Tricyrtis chinensis

Scientific classification
- Kingdom: Plantae
- Clade: Tracheophytes
- Clade: Angiosperms
- Clade: Monocots
- Order: Liliales
- Family: Liliaceae
- Genus: Tricyrtis
- Species: T. chinensis
- Binomial name: Tricyrtis chinensis Hir.Takah.bis
- Synonyms: Tricyrtis bakeri var. glabra Koidz.;

= Tricyrtis chinensis =

- Genus: Tricyrtis
- Species: chinensis
- Authority: Hir.Takah.bis
- Synonyms: Tricyrtis bakeri var. glabra Koidz.

Species of flowering plant

Tricyrtis chinensis is a Chinese species of herbaceous plant in the lily family. It occurs in southeastern China (Provinces of Anhui, Fujian, Guangdong, Guangxi, Hunan, Jiangxi, and Zhejiang).

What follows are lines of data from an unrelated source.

**config.mk**
```make
export PLATFORM = sky130hd
export DESIGN_NAME = block_table_allocator
export DESIGN_NICKNAME = d
export VERILOG_FILES = /design/src/design/bta_pkg.sv /design/src/design/bta_div.sv /design/src/design/block_table_allocator.sv
export SDC_FILE = /design/constraint.sdc
export NUM_CORES = 2
export LEC_CHECK = 0
export ABC_AREA = 1
export BUFFER_PORTS_ARGS = -buffer_cell sky130_fd_sc_hd__buf_2
export CAP_MARGIN = 30
export CORE_MARGIN = 1
export CORE_UTILIZATION = 64
export DETAILED_ROUTE_END_ITERATION = 10
export PLACE_DENSITY_LB_ADDON = 0.08
export SLEW_MARGIN = 15
export SYNTH_ARGS = -nofsm -noshare
export SYNTH_HDL_FRONTEND = slang
export SYNTH_SLANG_ARGS = --single-unit
```
**constraint.sdc**
```tcl
create_clock -name clk -period 41.2 [get_ports clk]
set_clock_uncertainty 0.15 [all_clocks]
set_input_delay 8.24 -clock clk [delete_from_list [all_inputs] [get_ports clk]]
set_output_delay 8.24 -clock clk [all_outputs]
set_load 0.03 [all_outputs]
```
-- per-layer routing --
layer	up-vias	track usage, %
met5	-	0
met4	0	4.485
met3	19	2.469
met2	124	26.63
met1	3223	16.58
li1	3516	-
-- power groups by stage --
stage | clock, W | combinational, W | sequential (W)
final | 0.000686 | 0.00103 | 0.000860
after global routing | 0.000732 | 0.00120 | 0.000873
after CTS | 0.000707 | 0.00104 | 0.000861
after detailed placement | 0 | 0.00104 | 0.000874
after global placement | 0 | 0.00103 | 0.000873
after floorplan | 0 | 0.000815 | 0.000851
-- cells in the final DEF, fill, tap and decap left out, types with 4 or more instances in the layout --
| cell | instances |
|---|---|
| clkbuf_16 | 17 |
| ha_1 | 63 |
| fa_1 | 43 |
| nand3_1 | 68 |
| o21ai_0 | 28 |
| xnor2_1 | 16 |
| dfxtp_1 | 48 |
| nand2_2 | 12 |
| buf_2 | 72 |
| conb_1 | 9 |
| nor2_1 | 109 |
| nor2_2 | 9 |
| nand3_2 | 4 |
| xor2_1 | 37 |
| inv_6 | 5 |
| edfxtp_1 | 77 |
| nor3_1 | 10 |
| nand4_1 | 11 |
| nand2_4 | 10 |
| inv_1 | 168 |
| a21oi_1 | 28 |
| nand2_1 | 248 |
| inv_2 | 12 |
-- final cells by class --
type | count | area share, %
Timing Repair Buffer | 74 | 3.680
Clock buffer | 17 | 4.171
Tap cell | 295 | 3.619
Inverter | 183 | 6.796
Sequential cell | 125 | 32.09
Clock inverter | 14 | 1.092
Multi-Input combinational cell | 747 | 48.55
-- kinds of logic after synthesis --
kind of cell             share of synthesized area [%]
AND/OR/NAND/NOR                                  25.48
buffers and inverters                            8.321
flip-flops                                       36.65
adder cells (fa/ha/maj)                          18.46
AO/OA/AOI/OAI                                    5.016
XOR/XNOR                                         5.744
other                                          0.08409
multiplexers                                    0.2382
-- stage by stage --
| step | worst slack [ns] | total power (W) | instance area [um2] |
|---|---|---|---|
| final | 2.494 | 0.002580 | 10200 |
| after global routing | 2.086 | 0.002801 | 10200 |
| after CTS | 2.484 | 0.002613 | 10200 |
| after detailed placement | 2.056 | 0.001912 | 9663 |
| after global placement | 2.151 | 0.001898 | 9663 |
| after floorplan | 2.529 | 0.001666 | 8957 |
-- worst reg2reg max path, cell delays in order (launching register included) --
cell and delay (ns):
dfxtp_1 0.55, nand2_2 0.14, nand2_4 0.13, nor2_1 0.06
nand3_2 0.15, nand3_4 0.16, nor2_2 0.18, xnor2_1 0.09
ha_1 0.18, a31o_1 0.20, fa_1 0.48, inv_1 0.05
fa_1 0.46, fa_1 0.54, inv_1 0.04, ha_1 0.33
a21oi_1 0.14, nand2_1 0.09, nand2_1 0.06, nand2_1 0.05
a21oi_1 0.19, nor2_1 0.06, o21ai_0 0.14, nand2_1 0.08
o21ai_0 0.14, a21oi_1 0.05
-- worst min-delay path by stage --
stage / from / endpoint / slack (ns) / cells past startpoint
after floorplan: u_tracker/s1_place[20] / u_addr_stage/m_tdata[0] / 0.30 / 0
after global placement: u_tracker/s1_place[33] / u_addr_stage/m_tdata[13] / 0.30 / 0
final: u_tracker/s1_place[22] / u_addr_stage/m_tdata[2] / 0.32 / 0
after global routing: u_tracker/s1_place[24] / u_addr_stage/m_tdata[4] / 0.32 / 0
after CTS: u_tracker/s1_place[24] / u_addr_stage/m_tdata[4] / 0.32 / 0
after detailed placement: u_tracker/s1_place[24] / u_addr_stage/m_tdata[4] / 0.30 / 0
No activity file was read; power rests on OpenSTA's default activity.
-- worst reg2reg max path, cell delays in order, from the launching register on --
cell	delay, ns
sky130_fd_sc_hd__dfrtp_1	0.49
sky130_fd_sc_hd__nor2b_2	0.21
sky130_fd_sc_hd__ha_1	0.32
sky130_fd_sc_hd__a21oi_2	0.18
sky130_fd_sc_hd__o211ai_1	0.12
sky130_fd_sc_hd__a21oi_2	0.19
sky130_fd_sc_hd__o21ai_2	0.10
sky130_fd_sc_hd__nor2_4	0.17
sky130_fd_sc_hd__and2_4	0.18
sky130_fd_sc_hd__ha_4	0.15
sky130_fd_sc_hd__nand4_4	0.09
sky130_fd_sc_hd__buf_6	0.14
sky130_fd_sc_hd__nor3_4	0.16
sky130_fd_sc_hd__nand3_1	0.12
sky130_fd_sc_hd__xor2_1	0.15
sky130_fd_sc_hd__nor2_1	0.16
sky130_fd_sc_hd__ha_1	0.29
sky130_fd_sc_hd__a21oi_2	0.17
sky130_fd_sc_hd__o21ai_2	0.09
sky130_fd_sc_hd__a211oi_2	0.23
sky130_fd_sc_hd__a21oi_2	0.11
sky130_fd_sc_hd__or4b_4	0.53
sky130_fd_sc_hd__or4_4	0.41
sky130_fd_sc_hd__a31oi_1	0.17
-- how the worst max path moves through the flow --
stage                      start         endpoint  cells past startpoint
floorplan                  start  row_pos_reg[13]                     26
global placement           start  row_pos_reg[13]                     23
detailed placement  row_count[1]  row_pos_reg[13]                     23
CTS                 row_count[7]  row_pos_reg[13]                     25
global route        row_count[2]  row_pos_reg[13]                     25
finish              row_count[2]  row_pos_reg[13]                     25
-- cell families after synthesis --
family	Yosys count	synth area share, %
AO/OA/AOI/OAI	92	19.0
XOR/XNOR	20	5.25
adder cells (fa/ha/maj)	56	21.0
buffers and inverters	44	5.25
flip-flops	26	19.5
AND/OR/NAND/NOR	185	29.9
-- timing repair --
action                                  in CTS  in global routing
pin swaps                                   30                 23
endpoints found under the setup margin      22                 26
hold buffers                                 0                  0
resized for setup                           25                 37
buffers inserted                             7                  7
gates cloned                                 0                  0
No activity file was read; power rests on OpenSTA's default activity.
## config.mk

```make
export PLATFORM = sky130hd
export DESIGN_NAME = arp_cache_table
export DESIGN_NICKNAME = d
export VERILOG_FILES = /design/src/hdl/arpc_pkg.sv /design/src/hdl/arpc_store.sv /design/src/hdl/arpc_ctrl.sv /design/src/hdl/arp_cache_table.sv
export SDC_FILE = /design/constraint.sdc
export NUM_CORES = 1
export LEC_CHECK = 0
export BUFFER_PORTS_ARGS = -buffer_cell sky130_fd_sc_hd__buf_2
export CAP_MARGIN = 20
export CORE_UTILIZATION = 30
export CTS_CLUSTER_DIAMETER = 60
export DETAILED_ROUTE_END_ITERATION = 6
export PLACE_DENSITY = 0.42
export SYNTH_ARGS = -nofsm -noshare
export SYNTH_HDL_FRONTEND = slang
export SYNTH_HIERARCHICAL = 1
export SYNTH_SLANG_ARGS = --single-unit
```

## constraint.sdc

```tcl
create_clock -name clk -period 17 [get_ports clk]
set_input_delay 2.55 -clock clk [delete_from_list [all_inputs] [get_ports clk]]
set_output_delay 2.55 -clock clk [all_outputs]
set_load 0.02 [all_outputs]
```
==> src/hdl/vwtr_width_mem.sv <==
// Glyph width table: one write port, one registered read port.
// Depends on nothing; instantiated by variable_width_text_renderer.
module vwtr_width_mem #(
  parameter int DEPTH = 96,
  parameter int AW    = 7
) (
  input  logic          clk_i,
  input  logic          wr_en_i,
  input  logic [AW-1:0] wr_addr_i,
  input  logic [5:0]    wr_data_i,
  input  logic          rd_en_i,
  input  logic [AW-1:0] rd_addr_i,
  output logic [5:0]    rd_data_o
);

  logic [5:0] mem [DEPTH];
  logic [5:0] rdata_q;

  always_ff @(posedge clk_i) begin
    if (wr_en_i) begin
      mem[wr_addr_i] <= wr_data_i;
    end
    if (rd_en_i) begin
      rdata_q <= mem[rd_addr_i];
    end
  end

  assign rd_data_o = rdata_q;

endmodule

==> config.mk <==
export PLATFORM = sky130hd
export DESIGN_NAME = vwtr_width_mem
export DESIGN_NICKNAME = d
export VERILOG_FILES = /design/src/hdl/vwtr_width_mem.sv
export SDC_FILE = /design/constraint.sdc
export NUM_CORES = 1
export LEC_CHECK = 0
export BUFFER_PORTS_ARGS = -buffer_cell sky130_fd_sc_hd__buf_4
export CAP_MARGIN = 20
export CORE_MARGIN = 4
export CORE_UTILIZATION = 40
export CTS_CLUSTER_DIAMETER = 80
export CTS_CLUSTER_SIZE = 24
export DETAILED_ROUTE_END_ITERATION = 6
export HOLD_SLACK_MARGIN = 0.08
export MAX_ROUTING_LAYER = met4
export PLACE_DENSITY = 0.55
export SKIP_LAST_GASP = 1
export SYNTH_ARGS = -nofsm -noshare
export SYNTH_HDL_FRONTEND = slang
export SYNTH_SLANG_ARGS = --single-unit
==> constraint.sdc <==
create_clock -name clk_i -period 5.2 [get_ports clk_i]
set_clock_uncertainty 0.05 [all_clocks]
set_input_delay 1.04 -clock clk_i [delete_from_list [all_inputs] [get_ports clk_i]]
set_output_delay 1.04 -clock clk_i [all_outputs]
set_load 0.005 [all_outputs]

Plants of this species used to be thought to belong to the Japanese species Tricyrtis macropoda. They differ, however, in several respects, most notably in that the rhizome is annual, rather than perennial. Above ground, T. chinensis is generally taller than T. macropoda (often over 1.5 m), with larger leaves and often many more flowers on each plant (sometimes over 50). The flowers are white or yellow with small purple spots (In T. macropoda the ground colour is always white).